A fondness for “sparring” and “boxing” lingers among the rude members of some classes of the working men, such as the tanners. With the great majority of the costermongers this fondness is still as dominant as it was among the “higher classes,” when boxers were the pets of princes and nobles. The sparring among the costers is not for money, but for beer and “a lark”—a convenient word covering much mischief. Two out of every ten landlords, whose houses are patronised by these lovers of “the art of self-defence,” supply gloves. Some charge 2d. a night for their use; others only 1d. The sparring seldom continues long, sometimes not above a quarter of an hour; for the costermongers, though excited for a while, weary of sports in which they cannot personally participate, and in the beer-shops only two spar at a time, though fifty or sixty may be present. The shortness of the duration of this pastime may be one reason why it seldom leads to quarrelling. The stake is usually a “top of reeb,” and the winner is the man who gives the first “noser;” a bloody nose however is required to show that the blow was veritably a noser. The costermongers boast of their skill in pugilism as well as at skittles. “We are all handy with our fists,” said one man, “and are matches, aye, and more than matches, for anybody but reg’lar boxers. We’ve stuck to the ring, too, and gone reg’lar to the fights, more than any other men.”

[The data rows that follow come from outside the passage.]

[config.mk]
export PLATFORM = sky130hd
export DESIGN_NAME = imem_loader
export DESIGN_NICKNAME = d
export VERILOG_FILES = /design/src/rtl/imem_loader.sv
export SDC_FILE = /design/constraint.sdc
export NUM_CORES = 1
export LEC_CHECK = 0
export CORE_ASPECT_RATIO = 0.5
export CORE_MARGIN = 4
export CORE_UTILIZATION = 30
export DETAILED_ROUTE_END_ITERATION = 12
export DONT_BUFFER_PORTS = 1
export PLACE_DENSITY_LB_ADDON = 0.08
export SETUP_SLACK_MARGIN = 0.15
export SLEW_MARGIN = 20
export SYNTH_ARGS = -nofsm -noshare
export SYNTH_HDL_FRONTEND = slang
export SYNTH_SLANG_ARGS = --single-unit
[constraint.sdc]
create_clock -name clk -period 4.3 [get_ports clk]
set_clock_uncertainty 0.1 [all_clocks]
set_input_delay 0.645 -clock clk [delete_from_list [all_inputs] [get_ports clk]]
set_output_delay 0.645 -clock clk [all_outputs]
set_load 0.005 [all_outputs]
File: src/rtl/monus_func_h_pkg.sv
// Shared constants and state encoding for the predecessor-based function blocks.
package monus_func_h_pkg;

   localparam int BW_DEFAULT = 16;

   typedef enum logic [1:0] {
      IDLE = 2'd0,
      LOAD = 2'd1,
      ITER = 2'd2,
      DONE = 2'd3
   } state_e;

endpackage

File: src/rtl/monus_func_h_p_step.sv
// Combinational saturating predecessor: y = x-1, clamped at 0, with a zero flag on y.
module operation_p_step #(
   parameter int W = 16
) (
   input  logic [W-1:0] x_i,
   output logic [W-1:0] y_o,
   output logic         zero_o
);

   always_comb begin
      y_o = (x_i == '0) ? '0 : x_i - W'(1);
      zero_o = (y_o == '0);
   end

endmodule

File: src/rtl/monus_func_h.sv
// Truncated subtraction RES = IN0 monus IN1, one predecessor step per clock.
// Optional borrow output BRW is built when MONUS_BORROW_EN is defined.
//
//  state | meaning
//  IDLE  | waiting for ST; capture operands on ST
//  LOAD  | one settling cycle; skip iteration when either operand is 0
//  ITER  | decrement ACC and CNT until either reaches 0
//  DONE  | publish RES (and BRW), pulse RD; ST here restarts immediately
module monus_func_h
   import monus_func_h_pkg::*;
#(
   parameter int BW = BW_DEFAULT
) (
   input  logic          CLK,
   input  logic          RST,
   input  logic          ST,
   output logic          RD,
   output logic [BW-1:0] RES,
   input  logic [BW-1:0] IN0,
   input  logic [BW-1:0] IN1
`ifdef MONUS_BORROW_EN
   ,
   output logic          BRW
`endif
);

   state_e        state_q;
   logic [BW-1:0] acc_q;
   logic [BW-1:0] cnt_q;
   logic [BW-1:0] res_q;
   logic          rd_q;
   logic [BW-1:0] acc_dec;
   logic [BW-1:0] cnt_dec;
   logic          acc_zero;
   logic          cnt_zero;
`ifdef MONUS_BORROW_EN
   logic          brw_q;
`endif

   operation_p_step #(.W(BW)) u_acc_step (
      .x_i    (acc_q),
      .y_o    (acc_dec),
      .zero_o (acc_zero)
   );

   operation_p_step #(.W(BW)) u_cnt_step (
      .x_i    (cnt_q),
      .y_o    (cnt_dec),
      .zero_o (cnt_zero)
   );

   always_ff @(posedge CLK) begin
      if (!RST) begin
         state_q <= IDLE;
         acc_q   <= '0;
         cnt_q   <= '0;
         res_q   <= '0;
         rd_q    <= 1'b0;
`ifdef MONUS_BORROW_EN
         brw_q   <= 1'b0;
`endif
      end else begin
         rd_q <= 1'b0;
         case (state_q)
            IDLE: begin
               if (ST) begin
                  acc_q   <= IN0;
                  cnt_q   <= IN1;
                  state_q <= LOAD;
               end
            end
            LOAD: begin
               state_q <= (cnt_q == '0 || acc_q == '0) ? DONE : ITER;
            end
            ITER: begin
               acc_q <= acc_dec;
               cnt_q <= cnt_dec;
               // Exit on whichever hits zero first; ACC reaching 0 is saturation.
               if (acc_zero || cnt_zero) state_q <= DONE;
            end
            DONE: begin
               rd_q  <= 1'b1;
               res_q <= acc_q;
`ifdef MONUS_BORROW_EN
               brw_q <= (cnt_q != '0);
`endif
               if (ST) begin
                  acc_q   <= IN0;
                  cnt_q   <= IN1;
                  state_q <= LOAD;
               end else begin
                  state_q <= IDLE;
               end
            end
            default: state_q <= IDLE;
         endcase
      end
   end

   assign RD  = rd_q;
   assign RES = res_q;
`ifdef MONUS_BORROW_EN
   assign BRW = brw_q;
`endif

endmodule

File: config.mk
export PLATFORM = sky130hd
export DESIGN_NAME = monus_func_h
export DESIGN_NICKNAME = d
export VERILOG_FILES = /design/src/rtl/monus_func_h_pkg.sv /design/src/rtl/monus_func_h_p_step.sv /design/src/rtl/monus_func_h.sv
export SDC_FILE = /design/constraint.sdc
export NUM_CORES = 1
export LEC_CHECK = 0
export ABC_CLOCK_PERIOD_IN_PS = 3550
export CORE_MARGIN = 5
export CORE_UTILIZATION = 30
export DETAILED_ROUTE_END_ITERATION = 8
export GPL_TIMING_DRIVEN = 0
export PLACE_DENSITY = 0.58
export SYNTH_ARGS = -nofsm -noshare
export SYNTH_HDL_FRONTEND = slang
export SYNTH_SLANG_ARGS = --single-unit
export TNS_END_PERCENT = 50
File: constraint.sdc
create_clock -name CLK -period 3.55 [get_ports CLK]
set_clock_uncertainty 0.15 [all_clocks]
set_input_delay 0.8875 -clock CLK [delete_from_list [all_inputs] [get_ports CLK]]
set_output_delay 0.8875 -clock CLK [all_outputs]
set_load 0.005 [all_outputs]
# Word level (Yosys, flattened, before mapping)
# Cells that the tools add are included.
# op_classes
eq_ne,6
addsub,2
n_reduce_logical,11
n_mux,12
# ops
op,n
$logic_not A16 Y1,4
$mux W16,4
$pmux W16 S2,2
$sub A16 B1 Y16 const B,2
$pmux W2 S4,1
$eq A2 B2 Y1 const B,2
$mux W2,2
$ne A2 B2 Y1 const B,2
$reduce_and A2 Y1,2
$mux W1,3
$eq A2 B1 Y1 const B,1
$logic_not A2 Y1,1
$logic_or A1 B1 Y1,2
$ne A2 B1 Y1 const B,1
$reduce_bool A2 Y1,1
$reduce_or A2 Y1,1
# totals
ff_bits,51
word_cells,36
input_bits,35
output_inout_bits,17

# Longest topological paths before layout
# logic_depth
depth_word,6
mapped_depth,11
depth_no_buf,9

# By module
# Synthesis repeated with hierarchy kept, for this count alone.
# hier_totals
cells_unflattened,395
area_unflattened_um2,3430.8
# by_module_without_submodules
module,cells_per_inst,area_per_inst_um2,instances,seq_area_each_um2
monus_func_h,225,2389.8,1,1021.0
operation_p_step (u_acc_step),86,541.8,1,0.0
operation_p_step (u_cnt_step),84,499.2,1,0.0

# Worst setup path after synthesis
# No wires, ideal clock.
# synth_timing
kind,input to register
start,in ST
end,reg cnt_q[10]
n_path_buf,2
cell_stages,6
setup_time_ps,76
required_ps,3324
path_slack_ps,1322
arrival_time_ps,2002
path_cell_list,nor2b_1 clkbuf_1 nor2_1 clkbuf_1 o21ai_0 a21boi_0
# synth_via
elab_chain_cells,2
# synth_lines
element,line_no,text
from (decl),monus_func_h.sv:16,"input logic ST,"
$ne A2 B1 Y1 (no source line),-,
$reduce_and A2 Y1 (no source line),-,
to (signal assigned),monus_func_h.sv:77,cnt_q <= cnt_dec;
to (decl),monus_func_h.sv:29,logic [BW-1:0] cnt_q;
# No other way between the ends.
# A chain may end at the register's enable or synchronous reset.

# Final worst setup path
# Ends and elaborated chain as after synthesis.

==> flow_summary.yaml <==
floorplanning:
  design.die.area_um2: 13400
  row_count: 38
  dieWidth_um: 116
  start_util_pct: 30.9
  num_io_pins: 52
  core_area_um2: 10900
  die_y_um: 116
sta:
  final.setup.tns_ns: 0
  layout_min_cycle_time_ns: 3.15
  post-route-period-util_pct: 88.8
  report.final.slew_viol_count: 0
  worstMarginPinSlew_ns: 0.738
  rsz0062_at_grt: "false"
  setup_viol: 0
  relSlewSlack_pct: 50.4
  timing.hold.ws_ns: 0.369
  fmax_mhz: 317
  report.final.hold_viol_count: 0
worst_setup_path:
  rrSetupSlack_ns: 0.62
  reg2reg_to: "acc_q[15]"
  r2r_cells: 8
  cp_data_arrival_time_ns: 3.25
  critPathLaunchType: "input pin"
  setup.worst_path.class: "in2reg"
  reg2reg_from: "state_q[0]"
  cp_max_fo: 10
  critPathCaptureType: "flip-flop"
  worstPathRequired_ns: 3.65
cells_and_area:
  areaGrowthSynthToFinish_pct: 22.8
  num_antenna_cells: 0
  drive_gt1_share_pct: 7.07
  nets: 510
job:
  drv_cap: 0
clock_network:
  clk_pin_slew_ns: 0.10
  postCtsSetupBuffers: 0
  cts_max_level: 2
  numCtsBuffers: 5
  clk_latency_ns: 0.32
  ctsResizeCount: 0
  cts.sinks: 51
  cts_root_buffer: "clkbuf_8"
  ctsHoldBuffers: 0
  cts_tree: "built"
  clockBufferDepth: 2
hold_path:
  min_to: "cnt_q[15]"
  min_path_cells: 2
  min_from: "cnt_q[15]"
  min_path_type: "reg2reg"
pwr:
  ir_drop_mv: 0.242
  total_leakage_power_nw: 1.43
  power.density_nw_per_um2: 927
synth:
  yosys_warnings: 0
  async_flop_share_pct: 0
  synth_flop_cell: "dfxtp_1"
  avgSynthCellArea_um2: 8.24
  yosysSeqAreaShare_pct: 30.4
  syn_area_um2: 3360
  synth_edf_count: 0
  ys_ff_latch: 51
  synth.distinct_cells: 60
  syn_inst: 408
  syn_nets: 452
routing:
  detail_route.iter0.violations: 233
  routedWlPerCell_um: 16.6
  remaining_drc_errors: 0
  wl_mm: 10.1
  via_count: 3200
  drtAntennaViolNets: 0
  drt_pass1_iterations: 4
  via_per_inst: 5.27
global_route:
  grt_max_degree: 15
  overflow: 0
  grt-busiest-layer: "met2"
  antenna_found_initial: 0
  grt_util_met3_pct: 2.51
  grt_usage_pct: 15.1
  grtUsageMet1_pct: 21.1
  grt_pass1_vias: 3135
  use_met2_pct: 23.4
  grt_pass1_wl_mm: 16.1
placed_design:
  dp_hpwl_mm: 7.52
  io_buffers: 51
  gp_congestion: 0.883
status:
  status: "finished, final reports clean"
==> power breakdown <==
part / switching (W) / total (W) / internal [W]
registers: 0.000199 / 0.000920 / 0.000721
logic: 0.00156 / 0.00257 / 0.00101
clock network: 0.000202 / 0.000341 / 0.000139
==> cell type report <==
type,count,area (um^2)
buffer,30,153
clock buffer,7,76.3
clock inverter,1,5.00
fill,1113,6760
inverter,10,37.5
multi-input combinational,317,2150
sequential,51,1020
tap,140,175
timing repair buffer,51,510
==> stage by stage <==
step	instance area (um^2)	power, W	cells	util (%)	setup slack [ns]
finish	4130	0.00383	607	37.9	0.396
global route	4130	0.00416	607	37.9	0.244
CTS	4130	0.00382	607	37.9	0.439
detailed placement	4050	0.00347	599	37.2	0.0988
global placement	4050	0.00343	599	37.2	0.0818
floorplan	3360	0.00283	408	-	1.32
==> layer usage <==
layer | vias up | part of all wire (%) | wire, um
met5 | - | 0 | 0
met4 | 0 | 2.1 | 212
met3 | 15 | 4.1 | 411
met2 | 81 | 45 | 4580
met1 | 1523 | 48 | 4890
li1 | 1581 | - | -
==> placed cells by master, fill, tap and decap left out, types with 4 or more instances in the layout <==
master           instances
buf_6                    4
a21oi_1                 26
o21ai_0                 27
nor3_1                   8
inv_1                   10
a21boi_0                15
mux2i_1                 20
xnor2_1                  7
dfxtp_1                 51
ha_1                     9
and2_1                   5
o221ai_1                 5
nor4_1                   5
clkbuf_8                 5
clkdlybuf4s50_1         51
o211ai_1                16
nand3_1                  9
nand3b_1                 5
buf_2                    5
nor2_1                  23
nor2b_1                 30
clkbuf_1                19
a31oi_1                  4
nand2_1                 38
xor2_1                  13
nand4_1                  6
a211oi_1                 4
==> Yosys cell counts, types with 4 or more instances <==
| master | count | area [um^2] |
|---|---|---|
| clkbuf_1 | 17 | 63.8 |
| o221ai_1 | 5 | 43.8 |
| and2_1 | 5 | 31.3 |
| nand2_1 | 38 | 143 |
| a211oi_1 | 4 | 30.0 |
| mux2i_1 | 20 | 200 |
| o211ai_1 | 16 | 120 |
| nand3b_1 | 5 | 37.5 |
| nor4_1 | 5 | 31.3 |
| nor3_1 | 8 | 40.0 |
| buf_6 | 4 | 45.0 |
| nand3_1 | 9 | 45.0 |
| nor2_1 | 23 | 86.3 |
| inv_1 | 10 | 37.5 |
| buf_2 | 5 | 25.0 |
| o21ai_0 | 27 | 135 |
| ha_1 | 9 | 113 |
| dfxtp_1 | 51 | 1020 |
| xor2_1 | 13 | 114 |
| xnor2_1 | 7 | 61.3 |
| nand4_1 | 6 | 37.5 |
| a31oi_1 | 4 | 25.0 |
| nor2b_1 | 30 | 188 |
| a21oi_1 | 26 | 130 |
| a21boi_0 | 15 | 113 |
==> state kept, by name, summed over array words and instances (netlist names) <==
register	cells
RD	1
RES	16
acc_q	16
cnt_q	16
state_q	2
==> worst max-delay path by stage <==
stage          startpoint   endpoint  cells after the start
6_report               ST  cnt_q[10]                      7
5_1_grt                ST   acc_q[8]                      7
4_1_cts                ST  cnt_q[10]                      7
3_5_place_dp           ST  cnt_q[10]                      7
3_3_place_gp           ST  cnt_q[10]                      7
2_1_floorplan          ST  cnt_q[10]                      6
==> cells by family (layout without fill, tap and decap cells) <==
logic type / after synthesis / count (layout) / share of synthesized area [%]
XOR/XNOR: 21 / 21 / 5.70
flip-flops: 51 / 51 / 30.4
AND/OR/NAND/NOR: 153 / 153 / 26.5
buffers and inverters: 40 / 99 / 5.66
adder cells (fa/ha/maj): 9 / 9 / 3.35
multiplexers: 20 / 20 / 5.96
AO/OA/AOI/OAI: 114 / 114 / 22.5
==> critical path: stages <==
cell and delay [ns]:
clkdlybuf4s50_1 0.53, nor2b_1 0.19, clkbuf_1 0.26, nor2_1 0.54, clkbuf_1 0.49, o21ai_0 0.18, a21boi_0 0.18
Power figures use the tool's default switching activity.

“Twopenny-hops” are much resorted to by the costermongers, men and women, boys and girls. At these dances decorum is sometimes, but not often, violated. “The women,” I was told by one man, “doesn’t show their necks as I’ve seen the ladies do in them there pictures of high life in the shop-winders, or on the stage. Their Sunday gowns, which is their dancing gowns, ain’t made that way.” At these “hops” the clog-hornpipe is often danced, and sometimes a collection is made to ensure the performance of a first-rate professor of that dance; sometimes, and more frequently, it is volunteered gratuitously. The other dances are jigs, “flash jigs”—hornpipes in fetters—a dance rendered popular by the success of the acted “Jack Sheppard”—polkas, and country-dances, the last-mentioned being generally demanded by the women. Waltzes are as yet unknown to them. Sometimes they do the “pipe-dance.” For this a number of tobacco-pipes, about a dozen, are laid close together on the floor, and the dancer places the toe of his boot between the different pipes, keeping time with the music. Two of the pipes are arranged as a cross, and the toe has to be inserted between each of the angles, without breaking them. The numbers present at these “hops” vary from 30 to 100 of both sexes, their ages being from 14 to 45, and the female sex being slightly predominant as to the proportion of those in attendance. At these “hops” there is nothing of the leisurely style of dancing—half a glide and half a skip—but vigorous, laborious capering. The hours are from half-past eight to twelve, sometimes to one or two in the morning, and never later than two, as the costermongers are early risers. There is sometimes a good deal of drinking; some of the young girls being often pressed to drink, and frequently yielding to the temptation. From 1l. to 7l. is spent in drink at a hop; the youngest men or lads present spend the most, especially in that act of costermonger politeness—“treating the gals.” The music is always a fiddle, sometimes with the addition of a harp and a cornopean. The band is provided by the costermongers, to whom the assembly is confined; but during the present and the last year, when the costers’ earnings have been less than the average, the landlord has provided the harp, whenever that instrument has added to the charms of the fiddle. Of one use to which these “hops” are put I have given an account, under the head of “Marriage.”
THE LONDON COSTERMONGER.
“Here Pertaters! Kearots and Turnups! Fine Brockello-o-o!”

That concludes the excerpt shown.